Locke, John | Internet Encyclopedia of Philosophy

Our Old Testament survey courses are encompassing the entire 39 books as presented within the King James Version of the Holy Bible. Text location and word search is an integral component of each per credit course of study as well as essay summary and personal application where indicated.

John Locke′s Second Treatise on Government

A Essay Concerning the true original, extent, and end of Civil Government; by John Locke

His objective was an accurate rendering of Mr

Our Old Testament survey courses are encompassing the entire 39 books as presented within the King James Version of the Holy Bible. Text location and word search is an integral component of each per credit course of study as well as essay summary and personal application where indicated.

One Lord, One Faith… No Water Baptism

Our Old Testament survey courses are encompassing the entire 39 books as presented within the King James Version of the Holy Bible. Text location and word search is an integral component of each per credit course of study as well as essay summary and personal application where indicated.

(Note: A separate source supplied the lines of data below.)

## config.mk

```make
export PLATFORM = sky130hd
export DESIGN_NAME = t07_fpu_writeback
export DESIGN_NICKNAME = d
export VERILOG_FILES = /design/src/rtl/t07_fpu_wb_pkg.sv /design/src/rtl/t07_fpu_wb_fifo.sv /design/src/rtl/t07_fpu_writeback.sv
export SDC_FILE = /design/constraint.sdc
export NUM_CORES = 1
export LEC_CHECK = 0
export ABC_AREA = 1
export BUFFER_PORTS_ARGS = -buffer_cell sky130_fd_sc_hd__buf_2
export CELL_PAD_IN_SITES_DETAIL_PLACEMENT = 0
export CELL_PAD_IN_SITES_GLOBAL_PLACEMENT = 1
export CORE_ASPECT_RATIO = 0.6
export CORE_MARGIN = 1
export CORE_UTILIZATION = 45
export DETAILED_ROUTE_END_ITERATION = 8
export PLACE_DENSITY_LB_ADDON = 0.1
export SLEW_MARGIN = 10
export SYNTH_ARGS = -nofsm -noshare
export SYNTH_HDL_FRONTEND = slang
export SYNTH_HIERARCHICAL = 1
export SYNTH_SLANG_ARGS = --single-unit
```

## constraint.sdc

```tcl
create_clock -name clk -period 8.9 [get_ports clk]
set_clock_uncertainty 0.1 [all_clocks]
set_input_delay 0.445 -clock clk [delete_from_list [all_inputs] [get_ports clk]]
set_output_delay 0.445 -clock clk [all_outputs]
set_load 0.02 [all_outputs]
```

## src/rtl/t07_fpu_wb_pkg.sv

```systemverilog
// Shared types for the FPU writeback slice: the queued result entry and the FP register count.
package t07_fpu_wb_pkg;
  localparam int FP_REGS = 32;

  typedef struct packed {
    logic [4:0]  rd;
    logic [31:0] data;
  } wb_entry_t;
endpackage

```

## src/rtl/t07_fpu_wb_fifo.sv

```systemverilog
// Two-write/one-read result FIFO. Port wr0 is accepted ahead of wr1 when both are valid.
// A pop in the same edge frees one slot for the incoming writes.
module t07_fpu_wb_fifo
  import t07_fpu_wb_pkg::*;
#(
  parameter  int DEPTH = 4,
  localparam int PTR_W = $clog2(DEPTH)
) (
  input  logic            clk,
  input  logic            nrst,
  input  logic            wr0_valid,
  input  wb_entry_t       wr0_entry,
  input  logic            wr1_valid,
  input  wb_entry_t       wr1_entry,
  input  logic            pop,
  output wb_entry_t       head,
  output logic [PTR_W:0]  count,
  output logic            drop0,
  output logic            drop1
);
  localparam logic [PTR_W+1:0] DEPTH_W = (PTR_W+2)'(DEPTH);

  wb_entry_t        mem_reg [DEPTH];
  logic [PTR_W-1:0] rd_ptr_reg, rd_ptr_next;
  logic [PTR_W-1:0] wr_ptr_reg, wr_ptr_next;
  logic [PTR_W-1:0] wr1_ptr;
  logic [PTR_W:0]   count_reg, count_next;
  logic [PTR_W+1:0] space, space1;
  logic             pop_eff, acc0, acc1;

  always_comb begin
    pop_eff     = pop & (count_reg != '0);
    space       = DEPTH_W - {1'b0, count_reg} + (PTR_W+2)'(pop_eff);
    acc0        = wr0_valid & (space != '0);
    space1      = space - (PTR_W+2)'(acc0);
    acc1        = wr1_valid & (space1 != '0);
    wr1_ptr     = wr_ptr_reg + PTR_W'(acc0);
    rd_ptr_next = rd_ptr_reg + PTR_W'(pop_eff);
    wr_ptr_next = wr_ptr_reg + PTR_W'(acc0) + PTR_W'(acc1);
    count_next  = count_reg + (PTR_W+1)'(acc0) + (PTR_W+1)'(acc1) - (PTR_W+1)'(pop_eff);
    drop0       = wr0_valid & ~acc0;
    drop1       = wr1_valid & ~acc1;
  end

  always_ff @(posedge clk or negedge nrst) begin
    if (!nrst) begin
      rd_ptr_reg <= '0;
      wr_ptr_reg <= '0;
      count_reg  <= '0;
    end else begin
      rd_ptr_reg <= rd_ptr_next;
      wr_ptr_reg <= wr_ptr_next;
      count_reg  <= count_next;
    end
  end

  // Storage needs no reset; the head is qualified by count in the top.
  always_ff @(posedge clk) begin
    if (acc0) mem_reg[wr_ptr_reg] <= wr0_entry;
    if (acc1) mem_reg[wr1_ptr]    <= wr1_entry;
  end

  assign head  = mem_reg[rd_ptr_reg];
  assign count = count_reg;
endmodule

```

## src/rtl/t07_fpu_writeback.sv

```systemverilog
// FPU register-file write producer: result FIFO, busy scoreboard and decode hazard detect.
// Optional operand bypass from the popping head is enabled by T07_FPU_WB_BYPASS_EN.
module t07_fpu_writeback
  import t07_fpu_wb_pkg::*;
#(
  parameter  int DEPTH = 4,
  localparam int PTR_W = $clog2(DEPTH)
) (
  input  logic        clk,
  input  logic        nrst,
  input  logic        freeze_i,
  input  logic        issue_valid_i,
  input  logic [4:0]  issue_rd_i,
  input  logic        fpu_valid_i,
  input  logic [4:0]  fpu_rd_i,
  input  logic [31:0] fpu_data_i,
  input  logic        load_valid_i,
  input  logic [4:0]  load_rd_i,
  input  logic [31:0] load_data_i,
  input  logic [4:0]  rs1_i,
  input  logic [4:0]  rs2_i,
  output logic        ready_o,
  output logic [4:0]  rd_o,
  output logic [31:0] data_o,
  output logic        FPUregWrite_o,
  output logic        regEnable_o,
  output logic        hazard_o,
  output logic        overflow_o
`ifdef T07_FPU_WB_BYPASS_EN
  ,
  output logic        byp1_o,
  output logic        byp2_o,
  output logic [31:0] byp_data_o
`endif
);
  wb_entry_t            load_entry, fpu_entry, head;
  logic [PTR_W:0]       count;
  logic                 nonempty, pop, drop0, drop1;
  logic                 load_wr, fpu_wr;
  logic                 overflow_reg;
  logic [FP_REGS-1:0]   busy_reg, busy_next;
  logic                 byp1, byp2;

  assign load_entry = '{rd: load_rd_i, data: load_data_i};
  assign fpu_entry  = '{rd: fpu_rd_i,  data: fpu_data_i};
  assign load_wr    = load_valid_i & (load_rd_i != 5'd0);
  assign fpu_wr     = fpu_valid_i  & (fpu_rd_i  != 5'd0);

  t07_fpu_wb_fifo #(.DEPTH(DEPTH)) u_fifo (
    .clk       (clk),
    .nrst      (nrst),
    .wr0_valid (load_wr),
    .wr0_entry (load_entry),
    .wr1_valid (fpu_wr),
    .wr1_entry (fpu_entry),
    .pop       (pop),
    .head      (head),
    .count     (count),
    .drop0     (drop0),
    .drop1     (drop1)
  );

  assign nonempty      = (count != '0);
  assign pop           = nonempty & ~freeze_i;
  assign ready_o       = (count <= (PTR_W+1)'(DEPTH-2));
  assign rd_o          = nonempty ? head.rd   : 5'd0;
  assign data_o        = nonempty ? head.data : 32'd0;
  assign FPUregWrite_o = nonempty;
  assign regEnable_o   = nonempty;
  assign overflow_o    = overflow_reg;

  // A same-edge issue to the popping index keeps it busy: the set dominates the clear.
  assign busy_next[0] = 1'b0;
  generate
    for (genvar gi = 1; gi < FP_REGS; gi++) begin : g_busy
      assign busy_next[gi] = (issue_valid_i && (issue_rd_i == 5'(gi))) |
                             (busy_reg[gi] & ~(pop && (head.rd == 5'(gi))));
    end
  endgenerate

  always_ff @(posedge clk or negedge nrst) begin
    if (!nrst) begin
      busy_reg     <= '0;
      overflow_reg <= 1'b0;
    end else begin
      busy_reg     <= busy_next;
      overflow_reg <= overflow_reg | drop0 | drop1;
    end
  end

`ifdef T07_FPU_WB_BYPASS_EN
  assign byp1       = pop & (head.rd == rs1_i) & (rs1_i != 5'd0);
  assign byp2       = pop & (head.rd == rs2_i) & (rs2_i != 5'd0);
  assign byp1_o     = byp1;
  assign byp2_o     = byp2;
  assign byp_data_o = data_o;
`else
  assign byp1 = 1'b0;
  assign byp2 = 1'b0;
`endif

  // The WAW term is never bypassed: the older write still has to land first.
  assign hazard_o = (busy_reg[rs1_i] & ~byp1) |
                    (busy_reg[rs2_i] & ~byp2) |
                    (issue_valid_i & busy_reg[issue_rd_i]);
endmodule

```

### Word level (Yosys, flattened, before mapping)

Memory sizes are Yosys's and may differ from the RTL's.
Index checks and enable logic that the tools add are counted.

| storage, ports and cells | value |
|---|---|
| RAM bits | 148 |
| output and inout port bits | 42 |
| bits in registers | 39 |
| memories kept | 1 |
| input port bits | 95 |
| word-level logic and storage cells | 269 |
| ROM bits | 0 |
| bits in latches | 0 |

Memories:

| name | words | width | read ports | clocked after Yosys merged registers in | wr ports | RTL line | RTL |
|---|---|---|---|---|---|---|---|
| u_fifo.mem_reg | 4 | 37 | 1 | 0 | 2 | t07_fpu_wb_fifo.sv:23 | `wb_entry_t mem_reg [DEPTH];` |

| operators by class | value |
|---|---|
| magnitude comparators | 4 |
| shifts and indexed selects | 0 |
| bitwise gates (word level) | 109 |
| add/subtract/negate cells | 9 |
| mux-type cells | 12 |
| div/mod/pow operators | 0 |
| equality and inequality tests | 62 |
| reductions and logical operators | 67 |
| $mul | 0 |

Operator list:

| operator | count |
|---|---|
| equality test 5 bit (second input constant) | 32 |
| equality test 5 x 4 -> 1 bit (second input constant) | 16 |
| logical AND 1 bit | 62 |
| bitwise AND 1 bit | 40 |
| equality test 5 x 3 -> 1 bit (second input constant) | 8 |
| bitwise OR 1 bit | 35 |
| inverter 1 bit | 34 |
| two-way mux 32 bit | 1 |
| equality test 5 x 2 -> 1 bit (second input constant) | 4 |
| < comparator 5 x 6 -> 1 bit (second input constant) | 3 |
| binary-select mux 1 bit (select 5 bit) | 3 |
| equality test 5 x 1 -> 1 bit (second input constant) | 2 |
| nonzero test 5 bit | 2 |
| nonzero test 4 bit | 2 |
| two-way mux 1 bit | 7 |
| adder 2 x 1 -> 2 bit | 3 |
| adder 3 x 1 -> 3 bit | 2 |
| two-way mux 5 bit | 1 |
| adder 4 x 1 -> 4 bit | 1 |
| subtractor 3 x 3 -> 4 bit (first input constant) | 1 |
| subtractor 4 x 1 -> 4 bit | 1 |
| less-or-equal comparator 3 x 2 -> 1 bit (second input constant) | 1 |
| nonzero test 3 bit | 1 |
| subtractor 3 x 1 -> 3 bit | 1 |

### Longest topological paths before layout

| depth | value |
|---|---|
| word-level depth | 12 |
| depth in mapped cells | 25 |
| mapped depth without buffers | 24 |

### Cells and area by module

Netlist, hierarchy kept.

Modules (own cells, without submodules):

| module | cells an instance | area each (sq um) | sequential area each (sq um) | instances |
|---|---|---|---|---|
| t07_fpu_wb_fifo | 943 | 8,500.7 | 4,619.4 | 1 |
| t07_fpu_writeback | 507 | 2,862.7 | 800.8 | 1 |

### Worst setup path before layout

Ideal clock, no wire load.

| timing path | value |
|---|---|
| path type | register to register |
| start point | register u_fifo.count_reg[2], in the netlist u_fifo/count[2] |
| end point | memory u_fifo/mem_reg[1][0] in the netlist's numbering, enable pin |
| setup slack | 3.842 ns |
| arrival time | 4.475 ns |
| setup time | 0.483 ns |
| cell stages (with the launch flop) | 15 |
| clock period less this slack | 5.058 ns |
| buffers on the path | 0 |
| required time | 8.317 ns |
| cell sequence | dfrtp_1 nor2_1 nand2_1 nand2_1 inv_1 o31ai_1 ha_1 inv_1 ha_1 inv_1 nand2_1 nand2_1 nand4_1 nand2_1 o21ai_0 |

RTL lines:

| item | RTL line | RTL |
|---|---|---|
| from (decl) | t07_fpu_wb_fifo.sv:27 | `logic [PTR_W:0] count_reg, count_next;` |
| from (signal assigned) | t07_fpu_wb_fifo.sv:53 | `count_reg <= count_next;` |
| to (decl) | t07_fpu_wb_fifo.sv:23 |  |

==> summary.md <==
| Metric | Value |
|---|---|
| Die area | `25,910 µm²` |
| Chip Height | `125.1 µm` |
| Final setup vio count | `0` |
| Critical Path RT | `8.87 ns` |
| Dpl ws | `2.950 ns` |
| Routed WL per cell | `20.06 µm` |
| Largest net degree at the start of global routing | `110` |
| Crit share post-route | `67.08%` |
| Max FFs per register | `148` |
| Final Hold Fails | `0` |
| Crit path max-delay cell type | `nand3_2` |
| Initial Utilization | `46.38%` |
| Tmin final | `5.970 ns` |
| RD Place Congestion | `0.9344` |
| Yosys warnings | `6` |
| Crit path from | `u_fifo/count[2]$_DFF_PN0_` |
| Fraction of layout cells with a size suffix above 1 | `13.91%` |
| Post-Syn Nets | `1,555` |
| Drt total wl | `37,050 µm` |
| Most common cell in the netlist | `nand2_1` |
| Fin. max-slew vios | `0` |
| Family with the most delay on the worst path | `simple AND/OR/NAND/NOR gates` |
| Worst Path Arrival | `5.94 ns` |
| Hold Crit Class | `in2async` |
| Yosys reg bits | `187` |
| Via/cell ratio | `5.757` |
| Critical R2R Capture | `u_fifo/mem_reg[3][33]$_DFFE_PP_` |
| Post-CTS Hold Buffers | `0` |
| R2R Setup Slk | `2.93 ns` |
| Clock network power share | `15.1%` |
| Ys flop type | `edfxtp_1` |
| Port bufs | `136` |
| Site Rows | `44` |
| Global-route wire length before repair | `57,040 µm` |
| Gr ovfl total | `0` |
| Synth Instances | `1,450` |
| Outcome | `complete, no violations` |
| Startpoint Class | `flip-flop` |
| Slew HR | `20.46%` |
| # Post-CTS Setup Buffers | `0` |
| DRC violations left | `0` |
| Initial antenna violation count | `1` |
| Cts bufs inserted | `17` |
| Most frequent cells after synthesis | `483 x nand2_1, 150 x nand4_1, 148 x edfxtp_1` |
| Net Switching | `2.614 mW` |
| Yosys top cell area share | `39.11%` |
| Endpoint class of the critical path | `flip-flop` |
| Synth Cell Area | `11,360 µm²` |
| Via Count | `10,630` |
| DP HPWL | `23,070 µm` |
| Reg2Reg Depth | `20` |
| Nets | `1,616` |
| Max_cap viols | `0` |
| Register area | `5421 µm²` |
| WP buf/inv | `6` |
| # H-tree levels | `4` |
| Seq pwr share | `33.0%` |
| Combinational power share | `51.9%` |
| I/O pin total | `137` |
| Cell Int Power | `2.701 mW` |
| Synth area leader | `edfxtp_1` |
| Vias in the first global route | `9,470` |
| Multi-input gate area | `4938 µm²` |
| Worst-path cell chain | `nor2_1 > nand2_1 > nand2_1 > inv_1 > o31ai_1 > ha_1 > inv_1 > ha_1 > inv_1 > nand2_1 > nand2_1 > nand4_1 > nand2_1 > inv_1 > ha_1 > inv_1 > nor2_4 > nand3_2 > o21ai_4 > buf_4` |
| Syn Area/Cell | `7.837 µm²` |
| FILL cells | `2,318` |
| CTS Buffer Depth | `2` |
| Drt pass-1 iters | `6` |
| CTS tree | `built` |
| Leak | `5.729 nW` |
| CP max FO | `38` |
| CTS Root Cell | `clkbuf_16` |
| Post-DRT Antenna Nets | `0` |
| Sequential share of the synthesized area | `47.70%` |
| CTS clk-pin slew, worst paths | `0.07 ns` |
| Post-cts resize count | `0` |
| Die Span X | `207.2 µm` |
| Core area | `24,500 µm²` |
| Reg-to-Reg Start | `u_fifo/count[2]$_DFF_PN0_` |
| Pwr dens | `422.7 nW/µm²` |
| Critical Path Stages | `20` |
| Setup TNS | `0 ns` |
| Initial drt markers | `1,304` |
| Measured slew at the worst slew-check pin | `1.189 ns` |
| Fmax | `0.1675 GHz` |
| P&R area growth vs syn | `10.65%` |
| Synth top area cells | `edfxtp_1 39%, nand2_1 16%, dfrtp_1 8.6%, nand4_1 8.3%, o21ai_0 5.7%` |
| Synth cell types | `35` |
| GRT Overall Usage | `28.77%` |
| EDFF count, synth | `148` |
| CTS sink count | `187` |
| VDD IR-drop max | `0.0004189 V` |
| Worst setup path end | `u_fifo/mem_reg[3][33]$_DFFE_PP_` |
| Worst skew pair latency | `0.44 ns` |
| Setup ws final | `2.930 ns` |
| Critical path class | `reg2reg` |
| RSZ-0062 raised after global routing | `no` |
| Switching Fraction | `49.18%` |
| Fraction of registers with async set/reset | `20.86%` |
| Largest stage delay, worst path | `1.00 ns` |
## power by group through the flow
stage / clock (mW) / sequential, mW / combinational, mW
2_1_floorplan: 0 / 1.67 / 1.95
3_3_place_gp: 0 / 1.75 / 2.70
3_5_place_dp: 0 / 1.76 / 2.72
4_1_cts: 0.807 / 1.74 / 2.73
5_1_grt: 0.843 / 1.79 / 3.03
6_report: 0.802 / 1.76 / 2.76
## worst reg2reg max path, cell delays in order, from the launching register on
cell,delay [ns]
dfrtp_1,0.48
nor2_1,0.13
nand2_1,0.11
nand2_1,0.15
inv_1,0.12
o31ai_1,0.10
ha_1,0.20
inv_1,0.05
ha_1,0.20
inv_1,0.08
nand2_1,0.07
nand2_1,0.06
nand4_1,0.10
nand2_1,0.23
inv_1,0.14
ha_1,0.44
inv_1,0.15
nor2_4,0.86
nand3_2,1.01
o21ai_4,0.26
buf_4,0.51
## per-stage QoR
stage,util (%),cell area (µm²),hold slack (ns),cells,power (mW)
after floorplan,-,11360,0.04941,1450,3.619
after global placement,48.79,11950,0.3542,1814,4.451
after detailed placement,48.79,11950,0.3641,1814,4.480
after CTS,51.31,12570,0.06315,1846,5.282
after global routing,51.32,12570,0.09891,1847,5.662
final,51.32,12570,0.02689,1847,5.315
## routing by layer
layer	vias to the layer above	GRT usage [%]	wire (µm)
met5	-	0	0
met4	0	5.048	321
met3	26	7.536	4263
met2	580	37.00	14060
met1	4980	47.19	18410
li1	5048	-	-
## how the worst min path moves through the flow
stage / from / endpoint / slack (ns) / cells after the start
floorplan: nrst / busy_reg[10]$_DFF_PN0_ / 0.05 / 0
global placement: overflow_o$_DFF_PN0_ / overflow_o$_DFF_PN0_ / 0.35 / 1
detailed placement: overflow_o$_DFF_PN0_ / overflow_o$_DFF_PN0_ / 0.36 / 1
CTS: nrst / busy_reg[4]$_DFF_PN0_ / 0.06 / 1
global route: nrst / busy_reg[20]$_DFF_PN0_ / 0.1 / 1
finish: nrst / busy_reg[14]$_DFF_PN0_ / 0.03 / 1
## cells in the final DEF (no fill, tap or decap), types with 2 or more instances in the layout
master,n
inv_2,6
inv_6,3
buf_2,136
nand2_1,481
edfxtp_1,148
or4_1,2
nor2_4,4
clkinv_4,3
o21ai_1,8
nand3_1,58
nand4_1,150
fa_1,2
o22ai_1,39
dfrtp_1,38
or2_1,2
nor3_1,3
o21ai_0,128
xor2_1,3
o21ai_4,2
buf_4,15
clkbuf_2,2
a21oi_1,5
nor2_1,133
ha_1,8
xnor2_1,2
clkbuf_16,20
nand3_2,4
inv_4,2
inv_1,98
nand2_2,7
## final cells by class
| type | instances | share of cell area (%) |
|---|---|---|
| clock inverter | 9 | 0.7463 |
| tap | 322 | 3.204 |
| antenna | 1 | 0.01990 |
| sequential | 187 | 43.12 |
| multi-input combinational | 1049 | 39.28 |
| clock buffer | 23 | 4.170 |
| inverter | 105 | 3.155 |
| timing repair buffer | 151 | 6.309 |
## cells by family (layout without fill, tap and decap cells)
logic type	count (synthesis)	in the layout	synth area share, %
AO/OA/AOI/OAI	186	186	8.743
XOR/XNOR	5	5	0.3854
adder cells (fa/ha/maj)	10	10	1.233
buffers and inverters	214	288	9.304
flip-flops	187	187	47.70
other	0	1	0
AND/OR/NAND/NOR	848	848	32.64
(Power assumes the default switching activity.)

This translation of The Law was done by Dean Russell of The Foundation staff

04/05/2012 · Dear W as Post

But this privilege, belonging only to the king′s person, hinders not but they may be questioned, opposed, and resisted, who use unjust force, though they pretend a commission from him which the law authorises not; as is plain in the case of him that has the king′s writ to arrest a man which is a full commission from the king, and yet he that has it cannot break open a man′s house to do it, nor execute this command of the king upon certain days nor in certain places, though this commission have no such exception in it; but they are the limitations of the law, which, if any one transgress, the king′s commission excuses him not.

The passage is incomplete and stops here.